**Provided entries:**
[Start of section]
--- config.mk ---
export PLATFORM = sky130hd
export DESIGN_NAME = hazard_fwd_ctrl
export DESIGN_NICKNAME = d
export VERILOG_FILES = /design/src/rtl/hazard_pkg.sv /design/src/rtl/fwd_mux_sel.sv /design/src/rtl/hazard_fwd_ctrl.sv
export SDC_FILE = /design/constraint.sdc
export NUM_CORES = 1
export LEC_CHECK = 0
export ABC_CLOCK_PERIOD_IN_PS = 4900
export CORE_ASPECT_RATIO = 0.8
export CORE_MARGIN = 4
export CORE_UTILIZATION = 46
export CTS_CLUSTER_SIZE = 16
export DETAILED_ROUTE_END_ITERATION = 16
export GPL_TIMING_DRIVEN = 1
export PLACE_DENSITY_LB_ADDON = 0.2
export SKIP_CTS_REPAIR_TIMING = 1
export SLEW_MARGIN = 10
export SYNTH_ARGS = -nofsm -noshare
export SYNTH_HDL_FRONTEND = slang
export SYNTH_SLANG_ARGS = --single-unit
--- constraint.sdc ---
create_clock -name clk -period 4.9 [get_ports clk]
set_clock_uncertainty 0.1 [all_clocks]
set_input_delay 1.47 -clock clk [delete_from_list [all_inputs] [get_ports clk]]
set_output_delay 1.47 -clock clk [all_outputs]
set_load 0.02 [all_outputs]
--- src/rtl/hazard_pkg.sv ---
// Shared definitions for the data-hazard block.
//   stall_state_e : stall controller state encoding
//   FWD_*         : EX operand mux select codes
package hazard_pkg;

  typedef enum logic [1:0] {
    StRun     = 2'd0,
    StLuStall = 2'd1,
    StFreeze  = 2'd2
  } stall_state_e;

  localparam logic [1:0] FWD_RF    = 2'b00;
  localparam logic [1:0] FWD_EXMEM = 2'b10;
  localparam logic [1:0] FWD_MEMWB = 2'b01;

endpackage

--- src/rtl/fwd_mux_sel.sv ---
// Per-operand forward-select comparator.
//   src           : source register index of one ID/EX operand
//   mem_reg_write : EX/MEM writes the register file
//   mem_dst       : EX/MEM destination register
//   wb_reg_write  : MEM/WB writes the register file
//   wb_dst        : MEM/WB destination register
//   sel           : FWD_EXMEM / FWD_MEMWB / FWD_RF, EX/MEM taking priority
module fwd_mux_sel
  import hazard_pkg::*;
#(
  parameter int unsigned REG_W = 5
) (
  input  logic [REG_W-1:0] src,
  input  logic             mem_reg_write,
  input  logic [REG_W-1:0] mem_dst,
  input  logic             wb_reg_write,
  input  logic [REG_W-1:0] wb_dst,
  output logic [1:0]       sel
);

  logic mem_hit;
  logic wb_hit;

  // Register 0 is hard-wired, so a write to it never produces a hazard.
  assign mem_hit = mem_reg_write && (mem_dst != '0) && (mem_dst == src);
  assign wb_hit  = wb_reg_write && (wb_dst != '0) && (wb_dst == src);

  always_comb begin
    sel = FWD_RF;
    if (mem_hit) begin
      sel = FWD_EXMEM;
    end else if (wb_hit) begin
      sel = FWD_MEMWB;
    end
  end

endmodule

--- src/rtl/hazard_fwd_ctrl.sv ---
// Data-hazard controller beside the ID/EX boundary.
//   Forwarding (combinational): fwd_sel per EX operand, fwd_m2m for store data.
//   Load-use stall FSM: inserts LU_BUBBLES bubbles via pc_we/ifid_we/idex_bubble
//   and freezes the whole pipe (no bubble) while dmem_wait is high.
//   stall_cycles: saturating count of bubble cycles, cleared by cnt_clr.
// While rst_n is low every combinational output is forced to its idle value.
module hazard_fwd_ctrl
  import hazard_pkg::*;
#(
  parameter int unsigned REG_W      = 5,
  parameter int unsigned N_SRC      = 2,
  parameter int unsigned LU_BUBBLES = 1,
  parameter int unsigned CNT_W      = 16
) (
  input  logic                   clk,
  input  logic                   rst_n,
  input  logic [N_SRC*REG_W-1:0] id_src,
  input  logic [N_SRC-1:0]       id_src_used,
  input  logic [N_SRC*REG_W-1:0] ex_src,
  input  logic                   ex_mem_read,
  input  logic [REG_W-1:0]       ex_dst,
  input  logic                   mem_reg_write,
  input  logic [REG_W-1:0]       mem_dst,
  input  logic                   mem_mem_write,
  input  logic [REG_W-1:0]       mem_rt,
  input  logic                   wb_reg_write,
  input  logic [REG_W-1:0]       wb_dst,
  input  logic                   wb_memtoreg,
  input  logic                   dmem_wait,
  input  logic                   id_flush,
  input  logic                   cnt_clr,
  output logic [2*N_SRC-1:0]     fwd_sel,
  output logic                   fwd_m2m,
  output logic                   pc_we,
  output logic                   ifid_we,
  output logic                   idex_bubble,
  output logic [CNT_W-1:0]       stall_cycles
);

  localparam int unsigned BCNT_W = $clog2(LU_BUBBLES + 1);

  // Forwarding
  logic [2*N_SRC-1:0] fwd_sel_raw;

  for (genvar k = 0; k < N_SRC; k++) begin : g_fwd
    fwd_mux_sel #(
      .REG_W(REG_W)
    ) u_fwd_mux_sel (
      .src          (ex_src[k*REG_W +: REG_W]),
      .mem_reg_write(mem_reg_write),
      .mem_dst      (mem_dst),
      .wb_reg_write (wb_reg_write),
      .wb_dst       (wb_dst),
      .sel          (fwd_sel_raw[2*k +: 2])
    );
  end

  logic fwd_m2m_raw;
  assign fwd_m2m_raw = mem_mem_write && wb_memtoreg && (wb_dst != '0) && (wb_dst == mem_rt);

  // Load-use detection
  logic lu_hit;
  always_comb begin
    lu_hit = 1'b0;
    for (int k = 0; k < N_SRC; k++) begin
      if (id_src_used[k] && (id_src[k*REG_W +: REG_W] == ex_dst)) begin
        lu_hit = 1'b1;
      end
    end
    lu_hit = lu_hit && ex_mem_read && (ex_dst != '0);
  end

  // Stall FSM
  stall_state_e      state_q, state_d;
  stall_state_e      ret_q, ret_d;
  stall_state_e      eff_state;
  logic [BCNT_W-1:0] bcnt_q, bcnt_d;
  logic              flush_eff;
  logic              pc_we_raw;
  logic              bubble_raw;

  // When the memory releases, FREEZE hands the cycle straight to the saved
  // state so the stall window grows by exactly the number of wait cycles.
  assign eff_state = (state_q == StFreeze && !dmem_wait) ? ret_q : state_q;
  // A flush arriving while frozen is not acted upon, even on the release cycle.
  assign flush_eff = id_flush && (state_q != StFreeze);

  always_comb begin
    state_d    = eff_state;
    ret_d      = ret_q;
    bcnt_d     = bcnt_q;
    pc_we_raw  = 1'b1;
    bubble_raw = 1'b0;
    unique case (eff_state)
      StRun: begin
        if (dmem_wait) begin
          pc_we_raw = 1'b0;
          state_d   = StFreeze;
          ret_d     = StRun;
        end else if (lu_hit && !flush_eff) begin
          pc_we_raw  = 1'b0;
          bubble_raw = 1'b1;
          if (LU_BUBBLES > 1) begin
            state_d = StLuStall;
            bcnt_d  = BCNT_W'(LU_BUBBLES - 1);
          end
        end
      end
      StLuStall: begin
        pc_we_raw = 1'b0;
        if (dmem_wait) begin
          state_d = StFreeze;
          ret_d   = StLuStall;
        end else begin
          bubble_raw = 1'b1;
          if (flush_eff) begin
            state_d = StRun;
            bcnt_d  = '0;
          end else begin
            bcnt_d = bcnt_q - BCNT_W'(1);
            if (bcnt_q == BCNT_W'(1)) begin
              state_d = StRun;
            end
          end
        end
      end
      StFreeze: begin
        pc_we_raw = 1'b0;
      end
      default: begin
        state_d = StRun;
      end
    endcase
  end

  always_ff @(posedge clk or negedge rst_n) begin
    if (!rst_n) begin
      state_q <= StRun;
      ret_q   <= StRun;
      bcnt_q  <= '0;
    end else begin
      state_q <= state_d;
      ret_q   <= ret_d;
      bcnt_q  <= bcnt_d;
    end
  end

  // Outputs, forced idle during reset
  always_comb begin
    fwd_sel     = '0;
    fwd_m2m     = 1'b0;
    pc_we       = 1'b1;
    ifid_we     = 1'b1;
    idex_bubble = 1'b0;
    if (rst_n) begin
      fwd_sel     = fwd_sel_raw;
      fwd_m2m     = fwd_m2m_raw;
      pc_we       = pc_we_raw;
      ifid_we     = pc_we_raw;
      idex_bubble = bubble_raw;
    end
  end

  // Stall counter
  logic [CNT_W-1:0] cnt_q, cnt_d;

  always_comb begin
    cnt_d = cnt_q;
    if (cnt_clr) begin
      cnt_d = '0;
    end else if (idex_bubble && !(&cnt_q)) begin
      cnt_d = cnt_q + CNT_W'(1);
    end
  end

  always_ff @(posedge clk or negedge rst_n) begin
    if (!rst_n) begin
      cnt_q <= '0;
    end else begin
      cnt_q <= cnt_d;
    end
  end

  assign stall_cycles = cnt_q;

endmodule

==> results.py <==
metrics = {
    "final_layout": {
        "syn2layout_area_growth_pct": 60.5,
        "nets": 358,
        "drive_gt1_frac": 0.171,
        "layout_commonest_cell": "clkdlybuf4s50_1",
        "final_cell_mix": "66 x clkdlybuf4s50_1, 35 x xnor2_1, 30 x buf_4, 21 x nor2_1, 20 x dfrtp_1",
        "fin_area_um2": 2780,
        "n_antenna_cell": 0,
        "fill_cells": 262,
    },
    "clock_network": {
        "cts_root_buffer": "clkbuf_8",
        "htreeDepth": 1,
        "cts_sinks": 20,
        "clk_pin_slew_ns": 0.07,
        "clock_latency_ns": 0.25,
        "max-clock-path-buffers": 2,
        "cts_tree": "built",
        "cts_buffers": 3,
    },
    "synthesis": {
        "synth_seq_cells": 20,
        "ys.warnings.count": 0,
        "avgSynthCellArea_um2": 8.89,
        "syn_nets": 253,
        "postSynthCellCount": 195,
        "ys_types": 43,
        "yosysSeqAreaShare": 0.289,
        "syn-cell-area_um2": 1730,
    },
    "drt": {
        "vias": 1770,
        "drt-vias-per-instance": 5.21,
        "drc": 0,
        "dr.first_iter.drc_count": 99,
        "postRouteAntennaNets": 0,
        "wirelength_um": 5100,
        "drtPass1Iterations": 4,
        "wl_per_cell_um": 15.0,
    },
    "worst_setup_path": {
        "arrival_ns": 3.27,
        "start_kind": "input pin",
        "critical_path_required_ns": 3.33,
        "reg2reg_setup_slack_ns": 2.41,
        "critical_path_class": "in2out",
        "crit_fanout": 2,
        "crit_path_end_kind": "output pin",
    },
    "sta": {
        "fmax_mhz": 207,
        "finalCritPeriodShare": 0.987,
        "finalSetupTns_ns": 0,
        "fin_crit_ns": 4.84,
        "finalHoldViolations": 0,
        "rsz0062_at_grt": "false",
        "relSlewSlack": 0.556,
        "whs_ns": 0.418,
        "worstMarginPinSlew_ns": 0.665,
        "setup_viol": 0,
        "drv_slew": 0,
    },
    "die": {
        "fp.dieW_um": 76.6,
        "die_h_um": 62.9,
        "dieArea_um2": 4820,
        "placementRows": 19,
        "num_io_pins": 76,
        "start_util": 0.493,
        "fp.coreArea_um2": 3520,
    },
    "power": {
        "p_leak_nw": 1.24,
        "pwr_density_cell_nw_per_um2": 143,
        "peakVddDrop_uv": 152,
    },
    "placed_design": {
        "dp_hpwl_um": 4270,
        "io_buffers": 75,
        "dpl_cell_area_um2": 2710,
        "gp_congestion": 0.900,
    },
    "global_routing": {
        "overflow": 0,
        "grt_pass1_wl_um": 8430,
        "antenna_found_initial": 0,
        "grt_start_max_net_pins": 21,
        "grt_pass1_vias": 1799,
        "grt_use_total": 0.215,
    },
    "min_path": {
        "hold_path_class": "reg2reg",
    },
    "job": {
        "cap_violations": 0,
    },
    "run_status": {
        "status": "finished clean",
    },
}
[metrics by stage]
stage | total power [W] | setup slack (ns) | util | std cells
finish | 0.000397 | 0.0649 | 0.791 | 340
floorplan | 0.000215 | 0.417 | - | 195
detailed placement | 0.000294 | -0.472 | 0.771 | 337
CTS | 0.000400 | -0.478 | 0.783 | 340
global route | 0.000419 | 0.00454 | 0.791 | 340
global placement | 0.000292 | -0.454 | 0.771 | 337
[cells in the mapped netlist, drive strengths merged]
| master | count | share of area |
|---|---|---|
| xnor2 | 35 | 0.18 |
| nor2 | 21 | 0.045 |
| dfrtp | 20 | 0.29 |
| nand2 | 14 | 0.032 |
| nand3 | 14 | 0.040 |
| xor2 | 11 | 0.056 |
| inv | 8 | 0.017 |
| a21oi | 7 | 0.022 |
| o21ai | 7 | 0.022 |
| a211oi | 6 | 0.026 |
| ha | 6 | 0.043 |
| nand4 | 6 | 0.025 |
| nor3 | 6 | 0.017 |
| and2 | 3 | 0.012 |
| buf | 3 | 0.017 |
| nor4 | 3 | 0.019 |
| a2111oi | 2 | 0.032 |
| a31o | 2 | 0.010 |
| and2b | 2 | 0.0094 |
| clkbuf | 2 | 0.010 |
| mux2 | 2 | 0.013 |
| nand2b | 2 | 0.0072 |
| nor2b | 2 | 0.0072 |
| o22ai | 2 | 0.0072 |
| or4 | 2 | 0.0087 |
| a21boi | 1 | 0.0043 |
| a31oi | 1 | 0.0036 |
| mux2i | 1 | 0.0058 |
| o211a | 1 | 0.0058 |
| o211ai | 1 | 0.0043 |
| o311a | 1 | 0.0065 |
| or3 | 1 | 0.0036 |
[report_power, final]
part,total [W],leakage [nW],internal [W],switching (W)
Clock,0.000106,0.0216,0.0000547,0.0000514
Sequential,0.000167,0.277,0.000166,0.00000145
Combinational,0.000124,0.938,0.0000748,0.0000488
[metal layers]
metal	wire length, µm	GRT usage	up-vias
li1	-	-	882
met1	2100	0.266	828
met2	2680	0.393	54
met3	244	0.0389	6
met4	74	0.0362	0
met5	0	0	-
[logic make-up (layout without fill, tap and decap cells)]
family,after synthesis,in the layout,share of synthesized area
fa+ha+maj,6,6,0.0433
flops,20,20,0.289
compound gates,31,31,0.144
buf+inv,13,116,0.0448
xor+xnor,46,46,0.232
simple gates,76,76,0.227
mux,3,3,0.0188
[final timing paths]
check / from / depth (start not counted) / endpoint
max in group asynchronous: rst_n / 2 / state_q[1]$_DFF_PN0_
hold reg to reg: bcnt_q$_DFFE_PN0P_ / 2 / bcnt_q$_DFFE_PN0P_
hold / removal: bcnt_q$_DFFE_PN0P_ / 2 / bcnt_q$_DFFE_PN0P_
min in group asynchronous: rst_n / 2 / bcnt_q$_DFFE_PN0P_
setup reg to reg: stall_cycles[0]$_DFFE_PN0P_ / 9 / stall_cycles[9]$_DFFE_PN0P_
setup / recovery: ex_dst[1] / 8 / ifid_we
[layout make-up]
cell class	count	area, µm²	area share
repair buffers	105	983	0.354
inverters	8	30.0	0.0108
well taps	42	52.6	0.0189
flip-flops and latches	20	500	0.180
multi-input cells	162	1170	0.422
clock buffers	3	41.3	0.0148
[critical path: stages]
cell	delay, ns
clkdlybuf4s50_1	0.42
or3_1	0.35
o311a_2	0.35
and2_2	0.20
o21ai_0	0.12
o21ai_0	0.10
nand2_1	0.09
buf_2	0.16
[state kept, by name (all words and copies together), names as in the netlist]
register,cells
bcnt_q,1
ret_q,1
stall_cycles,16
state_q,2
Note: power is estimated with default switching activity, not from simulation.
[End of section]
[Start of section]
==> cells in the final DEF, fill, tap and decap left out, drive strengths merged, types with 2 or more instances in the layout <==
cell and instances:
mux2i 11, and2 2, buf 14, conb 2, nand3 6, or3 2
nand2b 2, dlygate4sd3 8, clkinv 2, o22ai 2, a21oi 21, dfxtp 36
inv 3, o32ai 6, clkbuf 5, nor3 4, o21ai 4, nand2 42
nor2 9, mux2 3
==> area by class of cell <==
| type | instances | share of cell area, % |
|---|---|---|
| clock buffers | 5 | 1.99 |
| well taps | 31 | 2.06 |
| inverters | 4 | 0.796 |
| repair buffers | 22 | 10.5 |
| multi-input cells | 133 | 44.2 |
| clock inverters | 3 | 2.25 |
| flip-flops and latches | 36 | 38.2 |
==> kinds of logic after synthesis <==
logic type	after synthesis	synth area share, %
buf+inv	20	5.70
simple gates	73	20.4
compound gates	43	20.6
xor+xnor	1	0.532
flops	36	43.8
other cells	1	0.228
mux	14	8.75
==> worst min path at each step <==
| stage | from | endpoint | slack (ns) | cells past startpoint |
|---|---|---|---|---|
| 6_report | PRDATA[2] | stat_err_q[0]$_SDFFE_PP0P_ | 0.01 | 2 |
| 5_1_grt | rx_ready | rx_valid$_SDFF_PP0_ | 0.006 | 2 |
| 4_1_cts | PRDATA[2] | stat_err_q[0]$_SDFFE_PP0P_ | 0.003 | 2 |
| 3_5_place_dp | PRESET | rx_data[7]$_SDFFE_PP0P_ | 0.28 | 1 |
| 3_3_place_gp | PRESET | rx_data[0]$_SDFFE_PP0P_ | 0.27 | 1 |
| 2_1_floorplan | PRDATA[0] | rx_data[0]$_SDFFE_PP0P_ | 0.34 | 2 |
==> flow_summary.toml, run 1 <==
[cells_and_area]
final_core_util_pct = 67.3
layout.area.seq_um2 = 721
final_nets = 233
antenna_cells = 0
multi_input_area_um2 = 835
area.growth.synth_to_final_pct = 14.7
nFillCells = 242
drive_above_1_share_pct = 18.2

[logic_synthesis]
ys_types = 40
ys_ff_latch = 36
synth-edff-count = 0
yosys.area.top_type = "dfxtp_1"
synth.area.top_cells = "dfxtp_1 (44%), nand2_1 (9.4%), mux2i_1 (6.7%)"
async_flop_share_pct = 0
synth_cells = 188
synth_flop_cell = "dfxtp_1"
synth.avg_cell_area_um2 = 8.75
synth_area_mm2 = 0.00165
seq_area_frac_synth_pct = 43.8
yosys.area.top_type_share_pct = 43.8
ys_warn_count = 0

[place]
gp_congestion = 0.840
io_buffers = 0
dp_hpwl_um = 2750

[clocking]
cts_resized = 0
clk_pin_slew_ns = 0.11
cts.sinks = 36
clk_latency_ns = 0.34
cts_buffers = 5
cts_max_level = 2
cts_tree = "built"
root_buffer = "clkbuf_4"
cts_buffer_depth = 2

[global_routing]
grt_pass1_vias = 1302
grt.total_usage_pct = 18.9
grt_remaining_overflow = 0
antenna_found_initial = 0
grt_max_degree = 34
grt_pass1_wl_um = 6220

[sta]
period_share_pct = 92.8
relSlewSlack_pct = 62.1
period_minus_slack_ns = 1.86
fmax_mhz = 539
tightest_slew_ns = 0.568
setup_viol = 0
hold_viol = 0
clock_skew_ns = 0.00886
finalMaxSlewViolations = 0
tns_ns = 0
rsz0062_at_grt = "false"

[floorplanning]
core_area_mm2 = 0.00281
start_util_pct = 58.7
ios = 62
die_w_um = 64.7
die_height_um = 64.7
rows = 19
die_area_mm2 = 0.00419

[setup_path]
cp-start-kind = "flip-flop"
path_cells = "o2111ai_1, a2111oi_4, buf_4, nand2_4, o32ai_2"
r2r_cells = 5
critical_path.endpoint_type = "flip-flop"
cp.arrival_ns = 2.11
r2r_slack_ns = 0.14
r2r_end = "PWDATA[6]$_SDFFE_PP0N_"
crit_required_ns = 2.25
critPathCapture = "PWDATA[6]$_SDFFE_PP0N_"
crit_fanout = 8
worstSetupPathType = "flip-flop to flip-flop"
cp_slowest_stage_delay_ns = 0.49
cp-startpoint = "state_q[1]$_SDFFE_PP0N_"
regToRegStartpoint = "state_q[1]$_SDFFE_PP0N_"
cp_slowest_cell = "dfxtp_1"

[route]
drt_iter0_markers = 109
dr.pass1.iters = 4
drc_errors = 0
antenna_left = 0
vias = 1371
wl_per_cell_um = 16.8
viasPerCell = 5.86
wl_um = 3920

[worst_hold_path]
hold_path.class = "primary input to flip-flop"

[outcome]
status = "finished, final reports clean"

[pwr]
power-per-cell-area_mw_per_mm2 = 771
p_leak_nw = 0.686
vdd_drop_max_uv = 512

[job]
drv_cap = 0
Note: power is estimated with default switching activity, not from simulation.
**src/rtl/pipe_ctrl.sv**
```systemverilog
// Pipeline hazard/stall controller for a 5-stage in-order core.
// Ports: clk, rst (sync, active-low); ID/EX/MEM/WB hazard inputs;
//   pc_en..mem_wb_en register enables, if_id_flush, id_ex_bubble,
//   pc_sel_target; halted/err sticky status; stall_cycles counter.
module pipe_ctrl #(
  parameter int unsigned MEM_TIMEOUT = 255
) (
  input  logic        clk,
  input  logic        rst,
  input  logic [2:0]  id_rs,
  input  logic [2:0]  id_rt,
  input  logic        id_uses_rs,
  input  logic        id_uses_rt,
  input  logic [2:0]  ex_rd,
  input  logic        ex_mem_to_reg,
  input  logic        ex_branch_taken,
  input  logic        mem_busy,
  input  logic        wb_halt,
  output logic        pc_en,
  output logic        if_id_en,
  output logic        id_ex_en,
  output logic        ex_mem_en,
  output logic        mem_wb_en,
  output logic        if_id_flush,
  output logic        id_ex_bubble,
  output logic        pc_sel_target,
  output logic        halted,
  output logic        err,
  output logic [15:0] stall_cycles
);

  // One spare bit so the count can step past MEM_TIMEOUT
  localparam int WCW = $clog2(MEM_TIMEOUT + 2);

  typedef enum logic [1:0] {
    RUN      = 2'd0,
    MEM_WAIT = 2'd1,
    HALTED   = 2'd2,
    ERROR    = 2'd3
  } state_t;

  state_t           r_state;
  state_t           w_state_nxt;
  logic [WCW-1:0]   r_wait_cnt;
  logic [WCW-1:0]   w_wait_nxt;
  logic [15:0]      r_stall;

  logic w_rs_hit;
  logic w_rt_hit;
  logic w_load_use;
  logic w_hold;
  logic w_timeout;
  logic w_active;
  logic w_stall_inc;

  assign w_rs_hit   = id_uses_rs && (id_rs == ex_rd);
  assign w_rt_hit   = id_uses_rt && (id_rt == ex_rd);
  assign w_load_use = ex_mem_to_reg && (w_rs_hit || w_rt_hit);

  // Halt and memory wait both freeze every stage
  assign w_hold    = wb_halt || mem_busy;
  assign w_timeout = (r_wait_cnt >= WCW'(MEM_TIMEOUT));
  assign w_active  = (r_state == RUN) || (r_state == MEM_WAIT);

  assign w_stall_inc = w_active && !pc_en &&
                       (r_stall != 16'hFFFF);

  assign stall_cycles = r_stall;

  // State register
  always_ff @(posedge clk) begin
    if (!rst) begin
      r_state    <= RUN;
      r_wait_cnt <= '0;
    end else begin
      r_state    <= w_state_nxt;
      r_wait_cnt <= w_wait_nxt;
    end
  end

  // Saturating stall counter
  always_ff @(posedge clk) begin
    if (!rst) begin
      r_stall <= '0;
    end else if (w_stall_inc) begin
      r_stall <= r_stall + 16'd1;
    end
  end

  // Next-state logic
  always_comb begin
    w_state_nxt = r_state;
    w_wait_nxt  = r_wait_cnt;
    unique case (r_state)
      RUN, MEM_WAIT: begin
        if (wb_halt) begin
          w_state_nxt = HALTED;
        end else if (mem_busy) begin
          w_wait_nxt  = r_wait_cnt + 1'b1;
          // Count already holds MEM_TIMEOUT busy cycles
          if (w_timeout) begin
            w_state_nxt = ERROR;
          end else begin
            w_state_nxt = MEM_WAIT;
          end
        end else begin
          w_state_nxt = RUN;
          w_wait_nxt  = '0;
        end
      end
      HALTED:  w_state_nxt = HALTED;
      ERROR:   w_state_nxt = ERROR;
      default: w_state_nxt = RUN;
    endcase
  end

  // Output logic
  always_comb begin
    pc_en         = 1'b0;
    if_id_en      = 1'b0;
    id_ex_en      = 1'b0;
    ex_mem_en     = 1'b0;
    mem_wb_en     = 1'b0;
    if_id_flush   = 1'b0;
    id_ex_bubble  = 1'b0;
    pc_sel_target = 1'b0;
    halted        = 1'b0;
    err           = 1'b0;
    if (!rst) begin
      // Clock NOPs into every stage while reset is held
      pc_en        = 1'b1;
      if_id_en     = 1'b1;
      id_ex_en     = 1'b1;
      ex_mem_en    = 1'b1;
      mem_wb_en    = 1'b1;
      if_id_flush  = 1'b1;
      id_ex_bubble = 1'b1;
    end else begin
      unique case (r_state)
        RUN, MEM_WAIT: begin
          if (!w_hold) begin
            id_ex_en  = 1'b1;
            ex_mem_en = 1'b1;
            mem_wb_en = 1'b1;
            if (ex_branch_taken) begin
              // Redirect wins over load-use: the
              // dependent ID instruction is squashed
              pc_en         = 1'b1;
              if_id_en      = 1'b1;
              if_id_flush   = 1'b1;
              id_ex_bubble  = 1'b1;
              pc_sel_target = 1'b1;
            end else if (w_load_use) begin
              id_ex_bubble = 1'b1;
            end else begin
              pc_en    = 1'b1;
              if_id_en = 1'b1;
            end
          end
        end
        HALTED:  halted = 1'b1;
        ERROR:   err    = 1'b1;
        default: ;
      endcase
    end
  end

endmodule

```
[End of section]
**Exercise prompt:**
Could you copy each line in the listing above that includes the word "PRDATA"?

**Answer to this task:**
| 6_report | PRDATA[2] | stat_err_q[0]$_SDFFE_PP0P_ | 0.01 | 2 |
| 4_1_cts | PRDATA[2] | stat_err_q[0]$_SDFFE_PP0P_ | 0.003 | 2 |
| 2_1_floorplan | PRDATA[0] | rx_data[0]$_SDFFE_PP0P_ | 0.34 | 2 |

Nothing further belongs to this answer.